Host Health Check Indicators
Swap Usage
Indicator: Swap Usage
Description: Swap usage of the system. The value is calculated using the following formula: Swap usage = Used swap size/Total swap size. Assume that the current threshold is set to 75.0%. If the usage of the file handles in the system exceeds the threshold, the system is unhealthy.
Recovery Guide:
- Check the swap usage of the node.
Log in to the unhealthy node and run the free -m command to check the total swap space and used swap space. If the swap space usage exceeds the threshold, go to 2.

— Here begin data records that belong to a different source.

$ cat config.mk
export PLATFORM = sky130hd
export DESIGN_NAME = pipe_stage
export DESIGN_NICKNAME = d
export VERILOG_FILES = /design/src/rtl/pipe_stage.sv
export SDC_FILE = /design/constraint.sdc
export NUM_CORES = 1
export LEC_CHECK = 0
export BUFFER_PORTS_ARGS = -buffer_cell sky130_fd_sc_hd__buf_4
export CAP_MARGIN = 5
export CORE_AREA = 5 5 129 131
export DETAILED_ROUTE_END_ITERATION = 7
export DIE_AREA = 0 0 134 136
export PLACE_DENSITY = 0.74
export SLEW_MARGIN = 10
export SYNTH_ARGS = -nofsm -noshare
export SYNTH_HDL_FRONTEND = slang
export SYNTH_SLANG_ARGS = --single-unit
$ cat constraint.sdc
create_clock -name clk_i -period 3.86 [get_ports clk_i]
set_input_delay 0 -clock clk_i [delete_from_list [all_inputs] [get_ports clk_i]]
set_output_delay 0 -clock clk_i [all_outputs]
set_load 0.01 [all_outputs]
$ cat src/rtl/pipe_stage.sv
// Stallable, flushable pipeline boundary with valid/ready handshake and an optional
// two-entry skid buffer. Control bits read as zero whenever no entry is held.
module pipe_stage #(
  parameter int unsigned DATA_W = 64,
  parameter int unsigned CTRL_W = 8,
  parameter int unsigned SKID   = 1
) (
  input  logic              clk_i,
  input  logic              rst_ni,
  input  logic              flush_i,
  input  logic              in_valid_i,
  output logic              in_ready_o,
  input  logic [DATA_W-1:0] in_data_i,
  input  logic [CTRL_W-1:0] in_ctrl_i,
  output logic              out_valid_o,
  input  logic              out_ready_i,
  output logic [DATA_W-1:0] out_data_o,
  output logic [CTRL_W-1:0] out_ctrl_o,
  output logic [1:0]        occupancy_o,
  output logic [15:0]       stall_cycles_o
);

  // Encoding is {skid_valid, main_valid}.
  typedef enum logic [1:0] {
    StEmpty = 2'b00,
    StOne   = 2'b01,
    StFull  = 2'b11
  } state_e;

  state_e              state_q, state_d;
  logic [DATA_W-1:0]   main_data_q, main_data_d;
  logic [CTRL_W-1:0]   main_ctrl_q, main_ctrl_d;
  logic [DATA_W-1:0]   skid_data_q, skid_data_d;
  logic [CTRL_W-1:0]   skid_ctrl_q, skid_ctrl_d;
  logic [15:0]         stall_q, stall_d;

  logic main_valid, skid_valid, accept, consume;

  assign main_valid = state_q[0];
  assign skid_valid = state_q[1];

  // With SKID=0 an accept in StOne always coincides with a consume, so StFull is unreachable.
  assign in_ready_o = ((SKID != 0) ? !skid_valid : (out_ready_i || !main_valid)) && !flush_i;
  assign accept     = in_valid_i && in_ready_o;
  assign consume    = main_valid && out_ready_i;

  always_comb begin
    state_d     = state_q;
    main_data_d = main_data_q;
    main_ctrl_d = main_ctrl_q;
    skid_data_d = skid_data_q;
    skid_ctrl_d = skid_ctrl_q;
    if (flush_i) begin
      state_d = StEmpty;
    end else begin
      unique case (state_q)
        StEmpty: begin
          if (accept) begin
            state_d     = StOne;
            main_data_d = in_data_i;
            main_ctrl_d = in_ctrl_i;
          end
        end
        StOne: begin
          if (accept && consume) begin
            main_data_d = in_data_i;
            main_ctrl_d = in_ctrl_i;
          end else if (accept) begin
            state_d     = StFull;
            skid_data_d = in_data_i;
            skid_ctrl_d = in_ctrl_i;
          end else if (consume) begin
            state_d = StEmpty;
          end
        end
        StFull: begin
          if (consume) begin
            state_d     = StOne;
            main_data_d = skid_data_q;
            main_ctrl_d = skid_ctrl_q;
          end
        end
        default: state_d = StEmpty;
      endcase
    end
  end

  always_comb begin
    stall_d = stall_q;
    if (main_valid && !out_ready_i && (stall_q != 16'hFFFF)) begin
      stall_d = stall_q + 16'd1;
    end
  end

  always_ff @(posedge clk_i or negedge rst_ni) begin
    if (!rst_ni) begin
      state_q     <= StEmpty;
      main_data_q <= '0;
      main_ctrl_q <= '0;
      skid_data_q <= '0;
      skid_ctrl_q <= '0;
      stall_q     <= '0;
    end else begin
      state_q     <= state_d;
      main_data_q <= main_data_d;
      main_ctrl_q <= main_ctrl_d;
      skid_data_q <= skid_data_d;
      skid_ctrl_q <= skid_ctrl_d;
      stall_q     <= stall_d;
    end
  end

  assign out_valid_o    = main_valid;
  assign out_data_o     = main_data_q;
  assign out_ctrl_o     = main_valid ? main_ctrl_q : '0;
  assign occupancy_o    = {1'b0, main_valid} + {1'b0, skid_valid};
  assign stall_cycles_o = stall_q;

endmodule

==> qor.csv, run 1 <==
stage,metric,value,unit
timing,finalCritPeriodShare,0.735,
run,drv_cap,0,
worst_setup_path,cp.required,4.16,ns
floorplan,initial_core_util,0.487,
power_and_ir_drop,power.density,684,mW/mm²
final_layout,layout_commonest_cell,buf_4,
floorplan,dieArea,0.0182,mm²
placement,port_buffers,168,
floorplan,core_area,0.0155,mm²
power_and_ir_drop,leakagePower,4.90,nW
clock_tree,cts-buffers-inserted,17,
timing,rsz0062_at_grt,false,
route,ant_nets,0,
timing,setup_viol,0,
route,routedWlPerCell,18.3,µm
yosys,ys_ff_latch,162,
placement,post-place-ws,1.03,ns
final_layout,layoutNonFillerInstCount,939,
worst_setup_path,end_kind,flop,
yosys,syn_nets,570,
yosys,seq_area_frac_synth,0.538,
yosys,ys.flop_type,dfrtp_1,
route,vias,4896,
worst_setup_path,critical_path.max_fanout,57,
global_routing,grt_pass1_vias,5550,
global_routing,overflow,0,
final_layout,final_cell_mix,"buf_4 (173), dfrtp_1 (162), mux2_2 (144)",
global_routing,grt_max_degree,103,
placement,gp_congestion,0.795,
clock_tree,worstSkewPairLatency,0.42,ns
clock_tree,cts_root_buf,clkbuf_16,
floorplan,die_y,136,µm
clock_tree,cts.repair.resized,0,
clock_tree,path_clk_slew,0.06,ns
placement,detailed_place_hpwl,11000,µm
timing,finalSetupTns,0,ns
global_routing,antenna_found_initial,1,
yosys,synthArstFlopShare,1.00,
placement,dp.cells,830,
clock_tree,clockBufferDepth,2,
final_layout,layout-drive-gt1-share,0.575,
final_layout,area_growth,36.7,%
route,routed_via_density,5.21,
worst_setup_path,arrival,3.14,ns
timing,fmax,352,MHz
timing,fin_worst_skew,0.00666,ns
final_layout,fin_area,0.0103,mm²
timing,hold_violations,0,
yosys,ys_warn_count,0,
yosys,synth_area,0.00754,mm²
worst_setup_path,path_buf_inv,1,
worst_setup_path,crit_chain,ha_1 -> a21boi_1 -> o22ai_1 -> nand3_4 -> buf_4 -> mux2_2,
route,wirelength,17200,µm
yosys,synth.distinct_cells,42,
timing,worstMarginPinSlew,1.00,ns
yosys,synthCells,488,
global_routing,grt_pass1_wl,28400,µm
timing,maxSlewViolCount,0,
worst_setup_path,cpMaxStageDelayCell,buf_4,
global_routing,track_usage,0.196,
power_and_ir_drop,ir_drop,0.428,mV
final_layout,num-nets-final,815,
clock_tree,cts_tree,yes,
timing,period_minus_slack,2.84,ns
clock_tree,clock_sinks,162,
worst_hold_path,hold_path.class,in -> async,
outcome,status,completed,
route,first_pass_iters,4,
worst_setup_path,critPathMaxStageDelay,0.69,ns
worst_setup_path,critical_path_class,reg -> reg,
yosys,synth_edf_count,0,
timing,fin_hold_ws,0.270,ns
placement,dpl-instance-area,0.00895,mm²
timing,max-slew-margin-rel,0.333,
floorplan,pin_count,169,
yosys,syn_area_per_cell,15.4,µm²
timing,timing.final.ws_setup,1.02,ns
clock_tree,htree_levels,4,
route,drt_iter0_drc,134,
route,drcViolationCount,0,
worst_setup_path,cp_top_family,buffers and inverters,
worst_setup_path,start_kind,flop,
floorplan,dieWidth,134,µm
floorplan,fp-row-count,46,
## cells by family after synthesis
kind of cell / count (synthesis) / synth area share
AOI/OAI and AO/OA: 20 / 0.0193
and+or+nand+nor: 48 / 0.0415
DFF: 162 / 0.538
muxes: 217 / 0.360
xor gates and xnor gates: 10 / 0.0116
buffers and inverters: 26 / 0.0219
adders and majority gates: 5 / 0.00830
## worst register-to-register path: stages (launching register included)
cell and delay (ns):
dfrtp_1 0.67, ha_1 0.34, a21boi_1 0.23, o22ai_1 0.13
nand3_4 0.20, buf_4 0.69, mux2_2 0.46
## cell usage after synthesis, types with 2 or more instances
cell type | number | area [µm²]
mux2_4 | 71 | 1070
clkbuf_1 | 7 | 26.3
nand4_1 | 3 | 18.8
ha_1 | 5 | 62.6
xnor2_1 | 3 | 26.3
buf_6 | 7 | 78.8
nand3_2 | 2 | 20.0
mux2_2 | 144 | 1620
dfrtp_1 | 162 | 4050
buf_2 | 9 | 45.0
inv_1 | 2 | 7.51
mux2_1 | 2 | 22.5
nor2_1 | 7 | 26.3
and3_1 | 2 | 12.5
nor3_1 | 5 | 25.0
a31oi_1 | 2 | 12.5
nand2_1 | 6 | 22.5
nand3_1 | 4 | 20.0
o21ai_0 | 3 | 15.0
o21a_1 | 2 | 15.0
a21oi_1 | 5 | 25.0
and2_1 | 9 | 56.3
xor2_1 | 7 | 61.3
## timing repair
action                    4_1_cts  5_1_grt
hold buffers                   76        0
hold endpoints to repair      250        0
buffers inserted                0        0
## per-layer routing
layer | global-route usage | part of all wire | wire length, µm
met1 | 0.238 | 0.42 | 7190
met4 | 0.0697 | 0.018 | 316
met5 | 0 | 0 | 0
met3 | 0.0455 | 0.051 | 884
met2 | 0.342 | 0.51 | 8830
## flip-flops by register name, indices dropped and copies added (netlist names)
register        count
stall_cycles_o     16
skid_data_q        64
main_ctrl_q         8
state_q             2
out_data_o         64
skid_ctrl_q         8
## metrics by stage
stage / utilization / power, W
after detailed placement: 0.578 / 0.00532
after global placement: 0.578 / 0.00521
after CTS: 0.665 / 0.00710
final: 0.666 / 0.00704
after floorplan: - / 0.00427
after global routing: 0.666 / 0.00741
## report_power, final
| part | switching (W) | internal [W] |
|---|---|---|
| Sequential | 0.000494 | 0.00249 |
| Combinational | 0.000861 | 0.00152 |
| Clock | 0.000687 | 0.000988 |
## layout make-up
cell class | count | area [µm²]
fill | 1096 | 5180
sequential | 162 | 4050
multi-input combinational | 300 | 3340
timing repair buffer | 250 | 2070
clock buffer | 20 | 457
tap | 192 | 240
clock inverter | 12 | 133
inverter | 2 | 7.51
antenna | 1 | 2.50
File: src/rtl/step_edge_sync.sv
// rtl/step_edge_sync.sv - synchronises the divided step clock, flags its rising edges
module step_edge_sync (
  input  logic clk,
  input  logic rst,
  input  logic step_in,
  output logic step_ev
);

  logic s1, s2, s3;

  always_ff @(posedge clk) begin
    if (rst) begin
      s1 <= 1'b0;
      s2 <= 1'b0;
      s3 <= 1'b0;
    end else begin
      s1 <= step_in;
      s2 <= s1;
      s3 <= s2;
    end
  end

  assign step_ev = s2 & ~s3;

endmodule

File: src/rtl/step_sequencer.sv
// rtl/step_sequencer.sv - executes one stepper move command at a time on the PMOD coils
module step_sequencer
  import stepper_pkg::*;
#(
  parameter int CNT_W       = 16,
  parameter int POS_W       = 16,
  parameter bit HOLD_TORQUE = 1'b1
) (
  input  logic             n_CLK,
  input  logic             n_RST,
  input  logic             i_STEP_CLK,
  input  logic             i_CMD_VALID,
  output logic             o_CMD_READY,
  input  logic             i_CMD_DIR,
  input  logic [1:0]       i_CMD_MODE,
  input  logic [CNT_W-1:0] i_CMD_STEPS,
  input  logic             i_ABORT,
  output logic [3:0]       o_COIL,
  output logic             o_BUSY,
  output logic             o_DONE,
  output logic             o_ABORTED,
  output logic [POS_W-1:0] o_POS
);

  logic step_ev;

  step_edge_sync u_edge_sync (
    .clk     (n_CLK),
    .rst     (n_RST),
    .step_in (i_STEP_CLK),
    .step_ev (step_ev)
  );

  step_state_t      state, state_nxt;
  logic [2:0]       idx;
  logic [POS_W-1:0] pos;
  logic [CNT_W-1:0] remaining;
  logic             dir, half, aborted, energised;
  logic             accept, abort_run, step_run;
  logic [2:0]       stride;

  assign accept    = (state == ST_IDLE) && i_CMD_VALID;
  assign abort_run = (state == ST_RUN) && i_ABORT;
  // Abort beats a coincident step edge: the step is simply not taken.
  assign step_run  = (state == ST_RUN) && step_ev && !i_ABORT;
  assign stride    = half ? 3'd1 : 3'd2;

  always_ff @(posedge n_CLK) begin
    if (n_RST) state <= ST_IDLE;
    else       state <= state_nxt;
  end

  always_comb begin
    state_nxt = state;
    case (state)
      ST_IDLE: if (i_CMD_VALID) state_nxt = (i_CMD_STEPS == '0) ? ST_DONE : ST_RUN;
      ST_RUN: begin
        if (i_ABORT)                                  state_nxt = ST_DONE;
        else if (step_ev && remaining == CNT_W'(1))   state_nxt = ST_DONE;
      end
      ST_DONE: state_nxt = ST_IDLE;
      default: state_nxt = ST_IDLE;
    endcase
  end

  always_ff @(posedge n_CLK) begin
    if (n_RST) begin
      idx       <= 3'd0;
      pos       <= '0;
      remaining <= '0;
      dir       <= 1'b0;
      half      <= 1'b0;
      aborted   <= 1'b0;
      energised <= 1'b0;
    end else begin
      if (accept) begin
        dir       <= i_CMD_DIR;
        half      <= i_CMD_MODE[1];
        remaining <= i_CMD_STEPS;
        aborted   <= 1'b0;
        energised <= 1'b1;
        // Align the phase index to the mode's lattice; not counted as a step.
        case (step_mode_t'(i_CMD_MODE))
          MODE_WAVE: idx <= {idx[2:1], 1'b0};
          MODE_FULL: idx <= {idx[2:1], 1'b1};
          default:   idx <= idx;
        endcase
      end
      if (abort_run) aborted <= 1'b1;
      if (step_run) begin
        idx       <= dir ? idx + stride : idx - stride;
        pos       <= dir ? pos + POS_W'(1) : pos - POS_W'(1);
        remaining <= remaining - CNT_W'(1);
      end
    end
  end

  // Coils stay dark after reset until the first move, even with holding torque.
  assign o_COIL      = ((state == ST_RUN) || (HOLD_TORQUE && energised)) ? phase_coil(idx) : 4'b0000;
  assign o_CMD_READY = (state == ST_IDLE);
  assign o_BUSY      = (state == ST_RUN);
  assign o_DONE      = (state == ST_DONE);
  assign o_ABORTED   = aborted;
  assign o_POS       = pos;

endmodule

File: config.mk
export PLATFORM = sky130hd
export DESIGN_NAME = step_sequencer
export DESIGN_NICKNAME = d
export VERILOG_FILES = /design/src/rtl/stepper_pkg.sv /design/src/rtl/step_edge_sync.sv /design/src/rtl/step_sequencer.sv
export SDC_FILE = /design/constraint.sdc
export NUM_CORES = 1
export LEC_CHECK = 0
export CAP_MARGIN = 20
export CELL_PAD_IN_SITES_DETAIL_PLACEMENT = 1
export CELL_PAD_IN_SITES_GLOBAL_PLACEMENT = 1
export CORE_UTILIZATION = 39
export CTS_CLUSTER_DIAMETER = 30
export CTS_CLUSTER_SIZE = 24
export DETAILED_ROUTE_END_ITERATION = 16
export GPL_TIMING_DRIVEN = 0
export PLACE_DENSITY = 0.86
export SYNTH_ARGS = -nofsm -noshare
export SYNTH_HDL_FRONTEND = slang
export SYNTH_SLANG_ARGS = --single-unit
File: constraint.sdc
create_clock -name n_CLK -period 2.7 [get_ports n_CLK]
set_input_delay 0.54 -clock n_CLK [delete_from_list [all_inputs] [get_ports n_CLK]]
set_output_delay 0.54 -clock n_CLK [all_outputs]
set_load 0.1 [all_outputs]
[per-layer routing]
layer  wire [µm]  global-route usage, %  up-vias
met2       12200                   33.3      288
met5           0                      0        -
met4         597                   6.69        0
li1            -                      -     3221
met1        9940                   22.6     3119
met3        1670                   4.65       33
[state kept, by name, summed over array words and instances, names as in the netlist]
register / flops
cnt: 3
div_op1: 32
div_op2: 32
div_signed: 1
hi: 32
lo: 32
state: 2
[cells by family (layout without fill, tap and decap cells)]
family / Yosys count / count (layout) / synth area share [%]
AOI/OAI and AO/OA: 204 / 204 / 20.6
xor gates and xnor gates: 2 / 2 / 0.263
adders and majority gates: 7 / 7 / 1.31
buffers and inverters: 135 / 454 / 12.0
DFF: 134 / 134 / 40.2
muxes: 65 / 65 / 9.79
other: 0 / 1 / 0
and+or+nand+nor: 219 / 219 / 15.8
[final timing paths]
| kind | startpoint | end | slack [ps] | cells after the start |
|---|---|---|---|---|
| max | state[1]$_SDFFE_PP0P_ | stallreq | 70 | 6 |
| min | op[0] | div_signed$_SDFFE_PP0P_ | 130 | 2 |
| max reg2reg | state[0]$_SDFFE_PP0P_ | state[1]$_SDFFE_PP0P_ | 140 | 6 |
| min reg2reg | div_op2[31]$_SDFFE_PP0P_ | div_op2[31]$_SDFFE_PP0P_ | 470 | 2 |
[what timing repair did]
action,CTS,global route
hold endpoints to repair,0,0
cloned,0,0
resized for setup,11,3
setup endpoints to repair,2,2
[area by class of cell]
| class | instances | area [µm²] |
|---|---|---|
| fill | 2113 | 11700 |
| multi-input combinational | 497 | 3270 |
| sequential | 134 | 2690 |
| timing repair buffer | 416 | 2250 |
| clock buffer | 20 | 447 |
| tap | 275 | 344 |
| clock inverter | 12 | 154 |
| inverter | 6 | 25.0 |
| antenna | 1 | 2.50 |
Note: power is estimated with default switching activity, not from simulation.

- If the swap usage exceeds the threshold, you are advised to expand the system capacity, for example, add nodes.
Host File Handle Usage
Indicator: Host File Handle Usage
Description: This indicator indicates the file handle usage in the system. Host file handle usage = Number of used handles/Total number of handles. If the usage exceeds the threshold, the system is unhealthy.
Recovery Guide:
- Check the file handle usage of the host.
Log in to the unhealthy node and run the cat /proc/sys/fs/file-nr command. In the command output, the first and third columns indicate the number of used handles and the total number of handles, respectively. If the usage exceeds the threshold, go to 2.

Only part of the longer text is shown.